**Task item:** Look through the records and copy every line in which "else" appears.

-=-=-=-=-

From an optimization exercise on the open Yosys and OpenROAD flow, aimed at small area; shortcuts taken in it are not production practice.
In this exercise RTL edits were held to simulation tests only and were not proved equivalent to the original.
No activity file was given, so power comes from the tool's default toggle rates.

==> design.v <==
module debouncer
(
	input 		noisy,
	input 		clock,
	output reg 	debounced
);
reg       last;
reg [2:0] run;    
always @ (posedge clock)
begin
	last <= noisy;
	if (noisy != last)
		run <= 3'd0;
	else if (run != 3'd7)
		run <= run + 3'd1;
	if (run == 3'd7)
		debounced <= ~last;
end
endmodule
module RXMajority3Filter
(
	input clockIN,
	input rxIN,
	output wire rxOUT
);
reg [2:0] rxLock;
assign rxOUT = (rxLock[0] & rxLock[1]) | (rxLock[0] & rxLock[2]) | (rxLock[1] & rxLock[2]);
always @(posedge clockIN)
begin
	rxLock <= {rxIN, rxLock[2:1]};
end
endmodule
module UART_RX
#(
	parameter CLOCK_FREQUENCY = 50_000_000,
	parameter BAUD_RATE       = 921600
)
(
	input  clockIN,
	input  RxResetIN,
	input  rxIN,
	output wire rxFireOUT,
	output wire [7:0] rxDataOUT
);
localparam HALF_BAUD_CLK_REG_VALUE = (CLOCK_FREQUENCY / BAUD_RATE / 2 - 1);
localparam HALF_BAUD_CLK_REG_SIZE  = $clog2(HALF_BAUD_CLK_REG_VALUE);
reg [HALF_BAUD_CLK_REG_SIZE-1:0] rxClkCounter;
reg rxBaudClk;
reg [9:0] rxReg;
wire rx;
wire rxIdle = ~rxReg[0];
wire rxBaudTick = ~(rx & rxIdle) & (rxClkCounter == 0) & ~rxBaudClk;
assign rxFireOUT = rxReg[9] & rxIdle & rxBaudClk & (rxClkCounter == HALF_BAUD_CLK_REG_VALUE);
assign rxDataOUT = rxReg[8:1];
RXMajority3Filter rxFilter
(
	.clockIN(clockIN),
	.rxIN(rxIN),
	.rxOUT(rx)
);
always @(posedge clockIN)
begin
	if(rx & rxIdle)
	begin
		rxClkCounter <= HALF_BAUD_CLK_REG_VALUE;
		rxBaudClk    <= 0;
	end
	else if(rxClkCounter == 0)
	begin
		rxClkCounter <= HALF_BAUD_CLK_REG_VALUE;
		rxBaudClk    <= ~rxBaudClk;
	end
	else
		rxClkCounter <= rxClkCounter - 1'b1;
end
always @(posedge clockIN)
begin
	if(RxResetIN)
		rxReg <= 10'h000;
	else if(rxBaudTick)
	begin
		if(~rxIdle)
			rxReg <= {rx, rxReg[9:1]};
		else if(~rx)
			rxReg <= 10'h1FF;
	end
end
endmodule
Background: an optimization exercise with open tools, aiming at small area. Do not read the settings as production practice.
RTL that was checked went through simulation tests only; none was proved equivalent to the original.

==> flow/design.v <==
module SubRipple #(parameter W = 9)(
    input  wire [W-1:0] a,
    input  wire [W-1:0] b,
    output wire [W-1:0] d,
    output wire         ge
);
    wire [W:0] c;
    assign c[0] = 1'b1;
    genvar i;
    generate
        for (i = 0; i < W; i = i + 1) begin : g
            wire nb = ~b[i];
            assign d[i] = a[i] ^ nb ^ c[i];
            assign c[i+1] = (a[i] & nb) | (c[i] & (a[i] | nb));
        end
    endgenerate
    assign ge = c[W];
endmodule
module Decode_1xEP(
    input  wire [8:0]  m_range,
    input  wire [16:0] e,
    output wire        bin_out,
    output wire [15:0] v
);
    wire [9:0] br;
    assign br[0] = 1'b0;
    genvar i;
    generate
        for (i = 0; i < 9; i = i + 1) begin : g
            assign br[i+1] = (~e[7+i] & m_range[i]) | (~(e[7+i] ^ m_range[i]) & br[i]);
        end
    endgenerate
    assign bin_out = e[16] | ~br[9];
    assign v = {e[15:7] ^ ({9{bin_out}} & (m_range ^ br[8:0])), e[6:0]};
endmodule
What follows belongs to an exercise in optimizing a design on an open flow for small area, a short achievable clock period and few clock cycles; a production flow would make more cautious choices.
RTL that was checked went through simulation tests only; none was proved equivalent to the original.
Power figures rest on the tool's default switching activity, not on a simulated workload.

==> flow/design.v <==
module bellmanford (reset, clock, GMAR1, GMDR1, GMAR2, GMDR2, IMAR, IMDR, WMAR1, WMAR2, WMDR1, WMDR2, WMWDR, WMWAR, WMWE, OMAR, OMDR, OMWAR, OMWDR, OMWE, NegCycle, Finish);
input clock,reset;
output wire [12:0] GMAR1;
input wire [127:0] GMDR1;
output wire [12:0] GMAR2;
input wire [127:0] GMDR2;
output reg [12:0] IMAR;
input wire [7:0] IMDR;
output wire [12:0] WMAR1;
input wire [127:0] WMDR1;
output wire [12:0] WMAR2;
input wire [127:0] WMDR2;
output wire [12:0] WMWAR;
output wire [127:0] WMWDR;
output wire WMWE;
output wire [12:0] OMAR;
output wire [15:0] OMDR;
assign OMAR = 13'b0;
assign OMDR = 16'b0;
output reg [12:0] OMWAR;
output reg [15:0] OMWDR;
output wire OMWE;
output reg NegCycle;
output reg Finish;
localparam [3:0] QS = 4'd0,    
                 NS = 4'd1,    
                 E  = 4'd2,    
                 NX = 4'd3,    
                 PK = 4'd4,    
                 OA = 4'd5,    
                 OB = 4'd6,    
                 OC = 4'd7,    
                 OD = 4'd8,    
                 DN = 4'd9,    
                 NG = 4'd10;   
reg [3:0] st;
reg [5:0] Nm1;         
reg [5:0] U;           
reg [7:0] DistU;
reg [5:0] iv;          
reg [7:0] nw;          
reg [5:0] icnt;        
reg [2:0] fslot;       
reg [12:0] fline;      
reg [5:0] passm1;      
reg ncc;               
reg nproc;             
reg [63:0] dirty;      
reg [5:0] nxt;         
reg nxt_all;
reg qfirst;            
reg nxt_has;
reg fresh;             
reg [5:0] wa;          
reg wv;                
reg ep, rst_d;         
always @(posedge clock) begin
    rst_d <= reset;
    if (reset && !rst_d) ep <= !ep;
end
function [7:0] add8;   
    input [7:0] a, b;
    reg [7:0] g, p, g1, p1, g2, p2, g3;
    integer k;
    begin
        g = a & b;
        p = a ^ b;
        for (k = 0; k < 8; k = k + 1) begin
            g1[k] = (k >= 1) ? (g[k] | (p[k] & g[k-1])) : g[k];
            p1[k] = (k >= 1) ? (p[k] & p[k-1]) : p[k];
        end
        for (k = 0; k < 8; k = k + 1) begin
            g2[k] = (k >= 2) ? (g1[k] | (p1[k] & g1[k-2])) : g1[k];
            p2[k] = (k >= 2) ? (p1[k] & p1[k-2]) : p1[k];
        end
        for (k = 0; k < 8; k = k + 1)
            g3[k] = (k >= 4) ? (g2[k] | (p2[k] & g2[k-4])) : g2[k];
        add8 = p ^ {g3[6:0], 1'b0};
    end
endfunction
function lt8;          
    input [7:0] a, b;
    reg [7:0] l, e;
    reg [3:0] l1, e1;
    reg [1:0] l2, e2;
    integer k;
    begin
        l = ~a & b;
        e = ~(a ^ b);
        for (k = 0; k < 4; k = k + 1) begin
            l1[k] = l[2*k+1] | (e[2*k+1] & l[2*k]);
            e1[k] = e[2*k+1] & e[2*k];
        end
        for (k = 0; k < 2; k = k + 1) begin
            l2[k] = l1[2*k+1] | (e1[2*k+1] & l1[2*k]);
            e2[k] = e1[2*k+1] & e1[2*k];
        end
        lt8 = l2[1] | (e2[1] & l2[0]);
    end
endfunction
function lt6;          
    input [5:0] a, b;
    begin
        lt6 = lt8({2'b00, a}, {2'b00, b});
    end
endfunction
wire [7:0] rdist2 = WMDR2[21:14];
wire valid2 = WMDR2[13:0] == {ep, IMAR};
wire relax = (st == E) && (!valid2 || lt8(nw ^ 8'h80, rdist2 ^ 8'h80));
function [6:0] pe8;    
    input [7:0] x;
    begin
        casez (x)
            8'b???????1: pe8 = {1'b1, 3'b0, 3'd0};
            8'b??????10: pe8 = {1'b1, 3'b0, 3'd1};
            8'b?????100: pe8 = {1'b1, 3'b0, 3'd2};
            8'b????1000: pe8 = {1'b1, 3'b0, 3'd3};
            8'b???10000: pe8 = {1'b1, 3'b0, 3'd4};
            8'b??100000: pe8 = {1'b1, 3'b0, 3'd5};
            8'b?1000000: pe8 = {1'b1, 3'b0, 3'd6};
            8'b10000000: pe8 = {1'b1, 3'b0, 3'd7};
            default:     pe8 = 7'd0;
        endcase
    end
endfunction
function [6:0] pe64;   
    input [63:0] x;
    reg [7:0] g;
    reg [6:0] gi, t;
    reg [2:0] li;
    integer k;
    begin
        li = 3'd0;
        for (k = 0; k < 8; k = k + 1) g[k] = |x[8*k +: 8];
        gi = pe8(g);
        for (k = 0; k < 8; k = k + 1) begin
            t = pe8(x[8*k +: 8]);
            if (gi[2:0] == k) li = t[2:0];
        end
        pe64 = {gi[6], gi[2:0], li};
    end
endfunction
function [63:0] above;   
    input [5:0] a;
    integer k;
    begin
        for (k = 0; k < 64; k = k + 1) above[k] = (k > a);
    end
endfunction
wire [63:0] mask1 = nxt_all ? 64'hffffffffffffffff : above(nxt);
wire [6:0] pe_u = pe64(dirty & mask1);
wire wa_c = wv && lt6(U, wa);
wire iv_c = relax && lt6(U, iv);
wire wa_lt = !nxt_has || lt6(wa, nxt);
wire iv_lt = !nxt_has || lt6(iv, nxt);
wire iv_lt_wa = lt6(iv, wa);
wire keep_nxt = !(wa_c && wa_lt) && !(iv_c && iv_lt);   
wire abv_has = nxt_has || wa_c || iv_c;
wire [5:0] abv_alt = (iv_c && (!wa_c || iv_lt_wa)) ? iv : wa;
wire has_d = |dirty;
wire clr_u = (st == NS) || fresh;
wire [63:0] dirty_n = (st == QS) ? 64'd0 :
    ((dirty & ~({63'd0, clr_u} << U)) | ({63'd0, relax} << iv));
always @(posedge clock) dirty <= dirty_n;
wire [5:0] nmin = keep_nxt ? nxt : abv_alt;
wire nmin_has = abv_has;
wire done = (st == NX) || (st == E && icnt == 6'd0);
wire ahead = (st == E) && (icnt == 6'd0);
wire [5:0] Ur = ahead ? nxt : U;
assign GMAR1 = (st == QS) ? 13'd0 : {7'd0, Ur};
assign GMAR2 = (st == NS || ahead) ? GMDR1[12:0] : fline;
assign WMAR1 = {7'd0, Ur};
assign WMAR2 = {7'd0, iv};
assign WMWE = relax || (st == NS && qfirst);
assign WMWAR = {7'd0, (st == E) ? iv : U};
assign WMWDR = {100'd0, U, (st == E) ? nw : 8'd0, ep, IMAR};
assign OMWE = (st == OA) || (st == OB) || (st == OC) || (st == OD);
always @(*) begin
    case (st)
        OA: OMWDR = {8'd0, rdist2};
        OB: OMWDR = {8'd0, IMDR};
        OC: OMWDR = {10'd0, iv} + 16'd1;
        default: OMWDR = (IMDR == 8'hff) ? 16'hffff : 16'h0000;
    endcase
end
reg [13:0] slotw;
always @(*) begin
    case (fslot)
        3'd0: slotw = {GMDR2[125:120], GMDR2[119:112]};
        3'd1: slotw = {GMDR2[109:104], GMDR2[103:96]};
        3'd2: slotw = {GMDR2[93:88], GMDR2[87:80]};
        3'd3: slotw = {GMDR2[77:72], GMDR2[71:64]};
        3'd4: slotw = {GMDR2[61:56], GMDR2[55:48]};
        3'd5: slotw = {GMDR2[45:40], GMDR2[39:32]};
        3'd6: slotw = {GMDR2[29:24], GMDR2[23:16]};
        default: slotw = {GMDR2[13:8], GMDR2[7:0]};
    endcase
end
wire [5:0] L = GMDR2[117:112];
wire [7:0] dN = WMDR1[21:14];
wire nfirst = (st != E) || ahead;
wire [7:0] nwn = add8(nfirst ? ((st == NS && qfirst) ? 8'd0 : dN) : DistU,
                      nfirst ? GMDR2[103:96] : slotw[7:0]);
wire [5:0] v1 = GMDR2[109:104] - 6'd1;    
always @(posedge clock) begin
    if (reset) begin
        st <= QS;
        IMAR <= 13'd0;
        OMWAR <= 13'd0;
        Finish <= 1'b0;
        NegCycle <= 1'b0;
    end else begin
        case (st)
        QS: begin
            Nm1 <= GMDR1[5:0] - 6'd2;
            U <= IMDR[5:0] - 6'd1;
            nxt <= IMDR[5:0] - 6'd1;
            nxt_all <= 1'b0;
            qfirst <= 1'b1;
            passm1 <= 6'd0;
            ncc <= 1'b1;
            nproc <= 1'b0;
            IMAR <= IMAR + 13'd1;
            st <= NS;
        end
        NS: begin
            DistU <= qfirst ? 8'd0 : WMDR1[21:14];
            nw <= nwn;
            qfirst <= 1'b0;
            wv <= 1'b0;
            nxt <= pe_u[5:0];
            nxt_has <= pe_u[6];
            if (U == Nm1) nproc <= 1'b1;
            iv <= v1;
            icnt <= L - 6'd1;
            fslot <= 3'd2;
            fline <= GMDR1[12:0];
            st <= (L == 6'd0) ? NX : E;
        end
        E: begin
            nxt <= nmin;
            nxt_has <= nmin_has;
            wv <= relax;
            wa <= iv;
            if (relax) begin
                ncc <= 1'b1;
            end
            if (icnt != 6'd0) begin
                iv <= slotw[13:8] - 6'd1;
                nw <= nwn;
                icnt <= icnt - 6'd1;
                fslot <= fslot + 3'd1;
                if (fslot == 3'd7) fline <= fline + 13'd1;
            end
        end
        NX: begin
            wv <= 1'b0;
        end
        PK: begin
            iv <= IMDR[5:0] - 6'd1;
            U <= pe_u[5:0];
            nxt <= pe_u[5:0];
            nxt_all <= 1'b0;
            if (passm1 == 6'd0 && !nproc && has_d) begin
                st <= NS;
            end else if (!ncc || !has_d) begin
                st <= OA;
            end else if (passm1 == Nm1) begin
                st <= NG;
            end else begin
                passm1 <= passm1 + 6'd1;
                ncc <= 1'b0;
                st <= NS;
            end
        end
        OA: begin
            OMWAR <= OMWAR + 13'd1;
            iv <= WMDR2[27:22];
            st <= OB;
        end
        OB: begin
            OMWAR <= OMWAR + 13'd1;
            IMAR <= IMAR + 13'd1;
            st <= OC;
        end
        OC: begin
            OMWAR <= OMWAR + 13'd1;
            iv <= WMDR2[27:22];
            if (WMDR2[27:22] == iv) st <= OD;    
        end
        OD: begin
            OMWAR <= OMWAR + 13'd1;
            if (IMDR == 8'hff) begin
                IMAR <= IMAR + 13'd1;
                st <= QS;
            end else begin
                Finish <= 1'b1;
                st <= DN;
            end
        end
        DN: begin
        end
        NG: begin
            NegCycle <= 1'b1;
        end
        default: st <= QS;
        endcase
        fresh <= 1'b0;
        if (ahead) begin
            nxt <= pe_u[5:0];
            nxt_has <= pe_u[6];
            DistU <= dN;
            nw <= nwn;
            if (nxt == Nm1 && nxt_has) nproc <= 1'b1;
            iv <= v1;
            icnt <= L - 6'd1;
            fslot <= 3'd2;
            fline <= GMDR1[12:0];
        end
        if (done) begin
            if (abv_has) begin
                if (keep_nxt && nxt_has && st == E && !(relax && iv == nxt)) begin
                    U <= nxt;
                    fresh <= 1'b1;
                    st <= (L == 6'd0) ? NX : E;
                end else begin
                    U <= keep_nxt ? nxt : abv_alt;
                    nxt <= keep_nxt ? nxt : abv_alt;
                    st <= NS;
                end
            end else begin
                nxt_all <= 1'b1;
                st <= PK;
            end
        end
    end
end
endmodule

-=-=-=-=-

**Finished exercise:**
	else if (run != 3'd7)
	else if(rxClkCounter == 0)
	else
	else if(rxBaudTick)
		else if(~rx)
    end else begin
            end else if (!ncc || !has_d) begin
            end else if (passm1 == Nm1) begin
            end else begin
            end else begin
                end else begin
            end else begin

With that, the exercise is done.